*** Opening EXTRACTED INFORMATION ***

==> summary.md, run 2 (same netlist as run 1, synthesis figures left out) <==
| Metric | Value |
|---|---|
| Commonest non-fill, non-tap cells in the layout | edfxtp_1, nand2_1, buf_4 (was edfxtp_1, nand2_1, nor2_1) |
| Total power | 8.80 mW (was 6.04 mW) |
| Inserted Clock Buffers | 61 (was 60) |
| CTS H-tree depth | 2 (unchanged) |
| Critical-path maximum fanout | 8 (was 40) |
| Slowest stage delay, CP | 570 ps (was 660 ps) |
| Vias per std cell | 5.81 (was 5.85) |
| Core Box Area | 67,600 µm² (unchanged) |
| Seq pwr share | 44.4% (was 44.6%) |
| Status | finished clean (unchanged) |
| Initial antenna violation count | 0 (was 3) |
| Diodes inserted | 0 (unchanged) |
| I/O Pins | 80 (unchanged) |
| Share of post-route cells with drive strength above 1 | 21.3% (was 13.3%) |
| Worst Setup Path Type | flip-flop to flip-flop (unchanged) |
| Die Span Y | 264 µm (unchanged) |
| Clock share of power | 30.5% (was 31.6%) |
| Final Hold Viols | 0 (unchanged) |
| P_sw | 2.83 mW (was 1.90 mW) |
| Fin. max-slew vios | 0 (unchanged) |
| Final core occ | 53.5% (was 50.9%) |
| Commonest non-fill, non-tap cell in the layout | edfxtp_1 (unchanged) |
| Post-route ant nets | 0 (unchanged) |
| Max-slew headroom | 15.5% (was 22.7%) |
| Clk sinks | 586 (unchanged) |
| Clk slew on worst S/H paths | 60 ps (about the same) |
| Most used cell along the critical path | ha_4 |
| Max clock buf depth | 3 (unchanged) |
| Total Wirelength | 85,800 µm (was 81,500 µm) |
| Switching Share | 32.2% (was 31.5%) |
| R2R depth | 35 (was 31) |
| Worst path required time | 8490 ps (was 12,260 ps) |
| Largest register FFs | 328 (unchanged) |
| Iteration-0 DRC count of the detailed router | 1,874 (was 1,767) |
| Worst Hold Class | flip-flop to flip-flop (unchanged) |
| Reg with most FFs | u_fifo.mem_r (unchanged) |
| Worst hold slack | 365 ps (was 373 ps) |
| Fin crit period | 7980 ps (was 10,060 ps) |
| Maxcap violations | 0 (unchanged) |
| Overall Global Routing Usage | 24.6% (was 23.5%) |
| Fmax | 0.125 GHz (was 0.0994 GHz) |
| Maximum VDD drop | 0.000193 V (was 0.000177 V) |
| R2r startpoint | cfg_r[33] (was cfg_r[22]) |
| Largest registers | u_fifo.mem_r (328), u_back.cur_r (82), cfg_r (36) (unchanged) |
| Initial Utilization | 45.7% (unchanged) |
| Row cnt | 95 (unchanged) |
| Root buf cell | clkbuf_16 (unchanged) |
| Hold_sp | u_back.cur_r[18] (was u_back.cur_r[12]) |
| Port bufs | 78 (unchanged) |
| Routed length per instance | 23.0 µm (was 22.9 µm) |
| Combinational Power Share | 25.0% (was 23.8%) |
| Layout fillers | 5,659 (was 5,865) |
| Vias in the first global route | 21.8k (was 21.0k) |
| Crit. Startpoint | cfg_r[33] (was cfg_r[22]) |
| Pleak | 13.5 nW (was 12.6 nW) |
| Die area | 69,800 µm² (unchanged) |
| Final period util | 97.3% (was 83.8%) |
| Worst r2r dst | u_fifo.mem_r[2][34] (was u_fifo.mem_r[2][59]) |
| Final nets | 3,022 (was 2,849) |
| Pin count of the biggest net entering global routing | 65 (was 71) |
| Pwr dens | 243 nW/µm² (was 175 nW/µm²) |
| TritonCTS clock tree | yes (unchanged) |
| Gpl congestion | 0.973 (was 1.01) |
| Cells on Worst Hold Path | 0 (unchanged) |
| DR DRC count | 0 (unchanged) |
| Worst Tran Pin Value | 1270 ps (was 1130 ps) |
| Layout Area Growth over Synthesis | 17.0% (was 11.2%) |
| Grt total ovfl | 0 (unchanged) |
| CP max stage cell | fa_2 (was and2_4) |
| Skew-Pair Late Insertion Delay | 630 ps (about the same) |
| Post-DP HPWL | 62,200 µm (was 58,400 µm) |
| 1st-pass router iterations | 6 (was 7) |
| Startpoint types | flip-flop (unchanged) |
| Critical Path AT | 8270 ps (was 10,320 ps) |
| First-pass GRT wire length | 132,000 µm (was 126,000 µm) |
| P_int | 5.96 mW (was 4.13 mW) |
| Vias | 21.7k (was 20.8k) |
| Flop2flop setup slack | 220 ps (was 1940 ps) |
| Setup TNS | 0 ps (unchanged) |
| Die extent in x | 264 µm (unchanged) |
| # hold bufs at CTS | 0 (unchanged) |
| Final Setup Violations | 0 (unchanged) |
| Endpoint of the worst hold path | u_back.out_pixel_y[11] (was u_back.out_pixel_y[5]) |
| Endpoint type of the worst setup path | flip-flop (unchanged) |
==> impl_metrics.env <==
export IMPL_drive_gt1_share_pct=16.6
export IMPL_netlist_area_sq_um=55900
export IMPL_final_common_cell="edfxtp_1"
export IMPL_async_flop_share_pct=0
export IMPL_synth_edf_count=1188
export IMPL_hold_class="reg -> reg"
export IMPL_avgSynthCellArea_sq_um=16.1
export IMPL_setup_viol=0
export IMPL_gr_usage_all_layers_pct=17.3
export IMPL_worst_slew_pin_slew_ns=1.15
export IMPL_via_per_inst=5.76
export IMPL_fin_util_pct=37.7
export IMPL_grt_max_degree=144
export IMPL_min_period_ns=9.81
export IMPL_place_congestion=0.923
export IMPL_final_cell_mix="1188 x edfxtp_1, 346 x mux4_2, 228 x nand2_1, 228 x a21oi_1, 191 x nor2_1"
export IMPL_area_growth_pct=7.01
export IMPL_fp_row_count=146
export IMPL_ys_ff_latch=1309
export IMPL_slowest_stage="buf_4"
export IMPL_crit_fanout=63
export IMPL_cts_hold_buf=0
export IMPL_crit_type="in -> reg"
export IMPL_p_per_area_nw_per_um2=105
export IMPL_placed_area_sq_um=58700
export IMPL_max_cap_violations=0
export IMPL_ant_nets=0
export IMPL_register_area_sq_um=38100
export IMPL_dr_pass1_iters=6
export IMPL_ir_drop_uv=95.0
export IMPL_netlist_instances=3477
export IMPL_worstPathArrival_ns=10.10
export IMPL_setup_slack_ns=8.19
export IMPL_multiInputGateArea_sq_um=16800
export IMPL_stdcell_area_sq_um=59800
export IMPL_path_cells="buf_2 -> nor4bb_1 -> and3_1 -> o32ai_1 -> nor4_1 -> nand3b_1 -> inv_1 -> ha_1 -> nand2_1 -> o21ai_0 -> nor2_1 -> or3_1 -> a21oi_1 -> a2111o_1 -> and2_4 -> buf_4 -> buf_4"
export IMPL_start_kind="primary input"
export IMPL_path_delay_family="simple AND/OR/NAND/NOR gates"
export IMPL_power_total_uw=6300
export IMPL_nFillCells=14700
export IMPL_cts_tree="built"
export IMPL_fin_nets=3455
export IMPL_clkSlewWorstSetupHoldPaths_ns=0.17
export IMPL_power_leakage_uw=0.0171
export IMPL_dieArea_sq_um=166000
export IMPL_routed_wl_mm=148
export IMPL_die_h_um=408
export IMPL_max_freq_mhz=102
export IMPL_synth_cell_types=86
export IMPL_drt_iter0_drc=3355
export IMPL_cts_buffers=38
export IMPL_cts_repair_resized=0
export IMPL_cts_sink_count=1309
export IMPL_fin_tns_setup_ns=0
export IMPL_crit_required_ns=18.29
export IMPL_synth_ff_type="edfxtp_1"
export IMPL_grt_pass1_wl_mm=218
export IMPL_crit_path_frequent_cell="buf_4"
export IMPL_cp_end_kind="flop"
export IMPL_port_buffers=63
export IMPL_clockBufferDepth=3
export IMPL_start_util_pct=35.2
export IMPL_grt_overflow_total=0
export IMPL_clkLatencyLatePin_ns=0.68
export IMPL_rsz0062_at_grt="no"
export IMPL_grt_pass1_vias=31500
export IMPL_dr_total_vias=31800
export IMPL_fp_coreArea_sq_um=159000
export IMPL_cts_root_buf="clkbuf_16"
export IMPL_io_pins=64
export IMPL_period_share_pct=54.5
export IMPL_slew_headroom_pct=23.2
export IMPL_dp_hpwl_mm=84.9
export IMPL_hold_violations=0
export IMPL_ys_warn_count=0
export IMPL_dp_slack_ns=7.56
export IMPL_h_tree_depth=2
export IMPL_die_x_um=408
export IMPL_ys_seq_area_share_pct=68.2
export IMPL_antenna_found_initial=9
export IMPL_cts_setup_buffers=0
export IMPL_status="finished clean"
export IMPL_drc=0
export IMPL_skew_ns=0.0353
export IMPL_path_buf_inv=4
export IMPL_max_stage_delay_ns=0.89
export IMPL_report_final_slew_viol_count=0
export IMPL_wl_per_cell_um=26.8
$ cat src/rtl/tgc_pkg.sv
// ----------------------------------------------------------------------------
// tgc_pkg
// Types and constants shared by the tile grid collision test core and its
// iterative divider.
// ----------------------------------------------------------------------------
package tgc_pkg;

  localparam int COORD_W   = 16;
  localparam int DEN_W     = 16;
  localparam int NUM_W     = 23;
  localparam int CNT_W     = 7;
  localparam int DIV_CNT_W = 5;
  localparam int CFG_IDX_W = 3;

  typedef enum logic [1:0] {
    REQ_WRITE = 2'd0,
    REQ_POINT = 2'd1,
    REQ_BOX   = 2'd2
  } req_t;

  typedef enum logic [CFG_IDX_W-1:0] {
    CFG_MAP_LEFT         = 3'd0,
    CFG_MAP_TOP          = 3'd1,
    CFG_MAP_WIDTH        = 3'd2,
    CFG_MAP_HEIGHT       = 3'd3,
    CFG_GRID_COLS        = 3'd4,
    CFG_GRID_ROWS        = 3'd5,
    CFG_COLLISION_ENABLE = 3'd6
  } cfg_idx_t;

  // Edge handled by the shared divider: bit 1 selects y, bit 0 selects ceiling
  typedef enum logic [1:0] {
    PH_XL = 2'd0,
    PH_XR = 2'd1,
    PH_YT = 2'd2,
    PH_YB = 2'd3
  } phase_t;

  typedef enum logic [3:0] {
    ST_CLEAR,
    ST_IDLE,
    ST_CHECK,
    ST_MUL,
    ST_DIVS,
    ST_DIVW,
    ST_RD,
    ST_CHK,
    ST_WRD,
    ST_WWR,
    ST_DONE
  } state_t;

  typedef struct packed {
    logic             done;
    logic             rem_nz;
    logic [NUM_W-1:0] quo;
  } div_res_t;

endpackage

$ cat src/rtl/tgc_div.sv
// ----------------------------------------------------------------------------
// tgc_div
// Restoring unsigned divider, one quotient bit per cycle. Reports the
// quotient and whether the remainder is non-zero.
// ----------------------------------------------------------------------------
module tgc_div (
  input  logic                      clk,
  input  logic                      rst_n,
  input  logic                      start,
  input  logic [tgc_pkg::NUM_W-1:0] num,
  input  logic [tgc_pkg::DEN_W-1:0] den,
  output tgc_pkg::div_res_t         res
);
  import tgc_pkg::*;

  logic [NUM_W-1:0]     quo_r, quo_nxt;
  logic [DEN_W-1:0]     rem_r, rem_nxt;
  logic [DIV_CNT_W-1:0] cnt_r, cnt_nxt;
  logic                 busy_r, busy_nxt;
  logic                 done_r, done_nxt;
  logic [DEN_W:0]       trial;
  logic                 ge;

  assign trial = {rem_r, quo_r[NUM_W-1]};
  assign ge    = trial >= {1'b0, den};

  always_comb begin
    quo_nxt  = quo_r;
    rem_nxt  = rem_r;
    cnt_nxt  = cnt_r;
    busy_nxt = busy_r;
    done_nxt = 1'b0;
    if (start) begin
      quo_nxt  = num;
      rem_nxt  = '0;
      cnt_nxt  = DIV_CNT_W'(NUM_W);
      busy_nxt = 1'b1;
    end else if (busy_r) begin
      quo_nxt = {quo_r[NUM_W-2:0], ge};
      rem_nxt = ge ? DEN_W'(trial - {1'b0, den}) : trial[DEN_W-1:0];
      cnt_nxt = cnt_r - 1'b1;
      if (cnt_r == DIV_CNT_W'(1)) begin
        busy_nxt = 1'b0;
        done_nxt = 1'b1;
      end
    end
  end

  always_ff @(posedge clk) begin
    if (!rst_n) begin
      busy_r <= 1'b0;
      done_r <= 1'b0;
      cnt_r  <= '0;
    end else begin
      busy_r <= busy_nxt;
      done_r <= done_nxt;
      cnt_r  <= cnt_nxt;
    end
  end

  always_ff @(posedge clk) begin
    quo_r <= quo_nxt;
    rem_r <= rem_nxt;
  end

  assign res.done   = done_r;
  assign res.rem_nz = |rem_r;
  assign res.quo    = quo_r;

endmodule

$ cat config.mk
export PLATFORM = sky130hd
export DESIGN_NAME = tgc_div
export DESIGN_NICKNAME = d
export VERILOG_FILES = /design/src/rtl/tgc_pkg.sv /design/src/rtl/tgc_div.sv
export SDC_FILE = /design/constraint.sdc
export NUM_CORES = 1
export LEC_CHECK = 0
export ABC_AREA = 1
export BUFFER_PORTS_ARGS = -buffer_cell sky130_fd_sc_hd__buf_2
export CAP_MARGIN = 20
export CORE_AREA = 2 2 76 92
export CTS_CLUSTER_SIZE = 30
export DETAILED_ROUTE_END_ITERATION = 8
export DIE_AREA = 0 0 78 94
export PLACE_DENSITY = 0.78
export SYNTH_ARGS = -nofsm -noshare
export SYNTH_HDL_FRONTEND = slang
export SYNTH_SLANG_ARGS = --single-unit
$ cat constraint.sdc
create_clock -name clk -period 3 [get_ports clk]
set_clock_uncertainty 0.2 [all_clocks]
set_input_delay 0.6 -clock clk [delete_from_list [all_inputs] [get_ports clk]]
set_output_delay 0.6 -clock clk [all_outputs]
set_load 0.01 [all_outputs]
---- Word level (Yosys, flattened, before mapping) ----
Index checks and enable logic that the tools add are counted.
cells by class
  add/sub/neg operators ................... 2
  order comparisons ....................... 1
  equal/unequal tests ..................... 1
  muxes and demuxes ....................... 9
  bitwise logic cells ..................... 2
  reductions and logical operators ........ 4
operators with widths
  cell                                               count
  two-way mux 23 bit                                 2
  >= comparator 17 x 16 -> 1 bit                     1
  two-way mux 16 bit                                 1
  OR reduction 16 bit                                1
  subtractor 16 bit                                  1
  two-way mux 5 bit                                  2
  == test 5 x 1 -> 1 bit (second input constant)     1
  subtractor 5 x 1 -> 5 bit (second input constant)  1
  two-way mux 1 bit                                  4
  OR reduction 3 bit                                 1
  NOT 1 bit                                          2
  nonzero test 2 bit                                 1
  OR reduction 2 bit                                 1
word-level totals
  register bits ........................... 46
  bits of input ports ..................... 42
  logic and storage cells ................. 25

---- Longest topological paths before layout ----
  depth in word-level cells ............... 4
  depth in mapped cells ................... 14
  mapped depth without buffers ............ 14

---- Least setup slack after synthesis ----
OpenSTA, ideal clock, no wires.
  path kind ............................... input port to flip-flop
  from .................................... in den[14] (netlist name)
  to ...................................... reg quo_r[0] (data pin)
  library setup time ...................... 264 ps
  arrival ................................. 1856 ps
  required time ........................... 2536 ps
  setup slack ............................. 680 ps
  stages on the path ...................... 9
  buffers on the path ..................... 1
  cell sequence ........................... inv_1 -> ha_1 -> a21oi_1 -> nor2_1 -> nor2_1 -> nand2_1 -> nor2_4 -> buf_2 -> a31oi_1
on the way
  cells in the longest elaborated chain, start to end .. 3
RTL lines
  element                         RTL line       text
  start, declared                 tgc_div.sv:11  input logic [tgc_pkg::DEN_W-1:0] den,
  >= comparator 17 x 16 -> 1 bit  tgc_div.sv:25  assign ge = trial >= {1'b0, den};
  two-way mux 23 bit              tgc_div.sv:38  end else if (busy_r) begin
  two-way mux 23 bit              tgc_div.sv:33  if (start) begin
  named net quo_nxt[0]            tgc_div.sv:16  logic [NUM_W-1:0] quo_r, quo_nxt;
  end signal, assigned            tgc_div.sv:62  quo_r <= quo_nxt;
  end, declared                   tgc_div.sv:16
The timed path passes the listed nets, and every way through them passes these cells. The select of a mux whose other input is x is not followed.
A chain may end at the register's enable or synchronous reset.

---- Worst setup path after layout ----
  from .................................... in den[14] (netlist name)
  to ...................................... reg rem_r[4]
on the way
  cells in the longest elaborated chain, start to end .. 2
RTL lines
  element                         RTL line       text
  >= comparator 17 x 16 -> 1 bit  tgc_div.sv:25
  two-way mux 16 bit              tgc_div.sv:40  rem_nxt = ge ? DEN_W'(trial - {1'b0, den}) : trial[DEN_W-1:0];
  end signal, assigned            tgc_div.sv:63  rem_r <= rem_nxt;
  end, declared                   tgc_div.sv:17  logic [DEN_W-1:0] rem_r, rem_nxt;
Every way passes these cells.

==> flow_summary.toml <==
[min_path]
min_path_type = "flip-flop to flip-flop"

[die]
chipHeight_um = 94
die_w_um = 78
rows = 32
initial_core_util_pct = 48.9
io_pins = 67
die_area_um2 = 7330
core-area_um2 = 6410

[synthesis]
synth_xor_area_share_pct = 2.24
synth_top_area_share_pct = 22.1
syn_area_um2 = 3130
seq_area_frac_synth_pct = 36.8
synth_compound_gate_area_share_pct = 5.39
syn_area_per_cell_um2 = 6.99
synthMuxAreaShare_pct = 0
synthTopCellsByArea = "edfxtp_1 (22%), nand2_1 (20%), dfxtp_1 (15%), inv_1 (7.6%), ha_1 (7.2%)"
synth_edf_count = 23
syn_inst = 448
synth-seq-cells = 46
synth_top_family_by_area = "simple AND/OR/NAND/NOR gates"
synth_cell_types = 40
synth_simple_gate_area_share_pct = 38.1
yosys.area.top_type = "edfxtp_1"
async_flop_share_pct = 0
synth_warnings = 0
synth_adder_area_share_pct = 7.83
syn_nets = 509
yosys_most_used_dff = "edfxtp_1"

[pwr]
peakVddDrop_mv = 0.235
clockPowerShare_pct = 31.0
leakage_nw = 1.98
seqPwrFrac_pct = 51.0
p_comb_share_pct = 18.0
p_sw_share_pct = 26.5
p_switching_mw = 0.380
p_per_area_nw_per_um2 = 395
power.internal_mw = 1.06

[cts]
cts_inserted_buffers = 5
cts_hold_buf = 0
clk_path_buf_depth = 2
htree_levels = 2
clk_transition_reported_paths_ns = 0.08
clock_sinks = 46
cts_resized = 0
cts-root-buf = "clkbuf_8"
cts_tree = "built"
post-cts-setup-buffers = 0
clkLatencyLatePin_ns = 0.30

[worst_setup_path]
start_kind = "primary input"
ff2ff_path_depth = 10
end_kind = "flip-flop"
slowest_delay_ns = 0.38
regToRegStartpoint = "rem_r[13]"
cp.required_ns = 3.00
crit_path_max_fanout = 18
path_cells = "buf_2, inv_1, ha_1, a21oi_1, nor2_1, nor2_1, nand2_1, nor2_4, nand2_4, nand2_1, nand3_1, o21ai_0"
ff2ff_setup_slack_ns = 0.61
cpMaxStageDelayCell = "ha_1"
path_depth = 12
crit_family = "simple AND/OR/NAND/NOR gates"
path_class = "primary input to flip-flop"
crit_buf_inv = 2
crit_end = "rem_r[4]"
cp.arrival_ns = 2.45
reg2reg_to = "rem_r[4]"
startpoint = "den[14]"

[sta]
hold_viol_final = 0
tightestPinTransition_ns = 0.721
slew_headroom_pct = 51.8
min_period_ns = 2.45
max_freq_mhz = 409
fin_setup_tns_ns = 0
rsz0062_at_grt = "false"
min_period_over_period_pct = 81.6
drv_slew = 0
setup_viol = 0

[outcome]
status = "completed"

[routing]
vias = 3023
routedWlPerCell_um = 12.7
first_iter_violations = 207
drc = 0
ant_nets = 0
dr.pass1.iters = 4
drt-vias-per-instance = 5.06
totalWireLength_um = 7590

[global_routing]
grt_max_degree = 32
grt_util_all_layers_pct = 21.5
grt_pass1_wl_um = 12500
overflow = 0
antenna_found_initial = 0
grt_pass1_vias = 2869

[job]
maxCapViolCount = 0

[final_layout]
stdcell_area_um2 = 3630
drive_above_1_share_pct = 17.2
fillers = 625
nets = 573
n_antenna_cell = 0
area_growth_pct = 16.0

[placed_design]
place_hpwl_um = 5860
place_area_um2 = 3520
routabilityCongestion = 0.984
numPortBuffers = 66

*** Closing EXTRACTED INFORMATION ***

- **ACTION ITEM**: Retype exactly the lines of the data above that fall between the line with "export IMPL_gr_usage_all_layers_pct=17.3" and the line with "export IMPL_register_area_sq_um=38100", inclusive, and add nothing.

- **SOLUTION BELOW**:
export IMPL_gr_usage_all_layers_pct=17.3
export IMPL_worst_slew_pin_slew_ns=1.15
export IMPL_via_per_inst=5.76
export IMPL_fin_util_pct=37.7
export IMPL_grt_max_degree=144
export IMPL_min_period_ns=9.81
export IMPL_place_congestion=0.923
export IMPL_final_cell_mix="1188 x edfxtp_1, 346 x mux4_2, 228 x nand2_1, 228 x a21oi_1, 191 x nor2_1"
export IMPL_area_growth_pct=7.01
export IMPL_fp_row_count=146
export IMPL_ys_ff_latch=1309
export IMPL_slowest_stage="buf_4"
export IMPL_crit_fanout=63
export IMPL_cts_hold_buf=0
export IMPL_crit_type="in -> reg"
export IMPL_p_per_area_nw_per_um2=105
export IMPL_placed_area_sq_um=58700
export IMPL_max_cap_violations=0
export IMPL_ant_nets=0
export IMPL_register_area_sq_um=38100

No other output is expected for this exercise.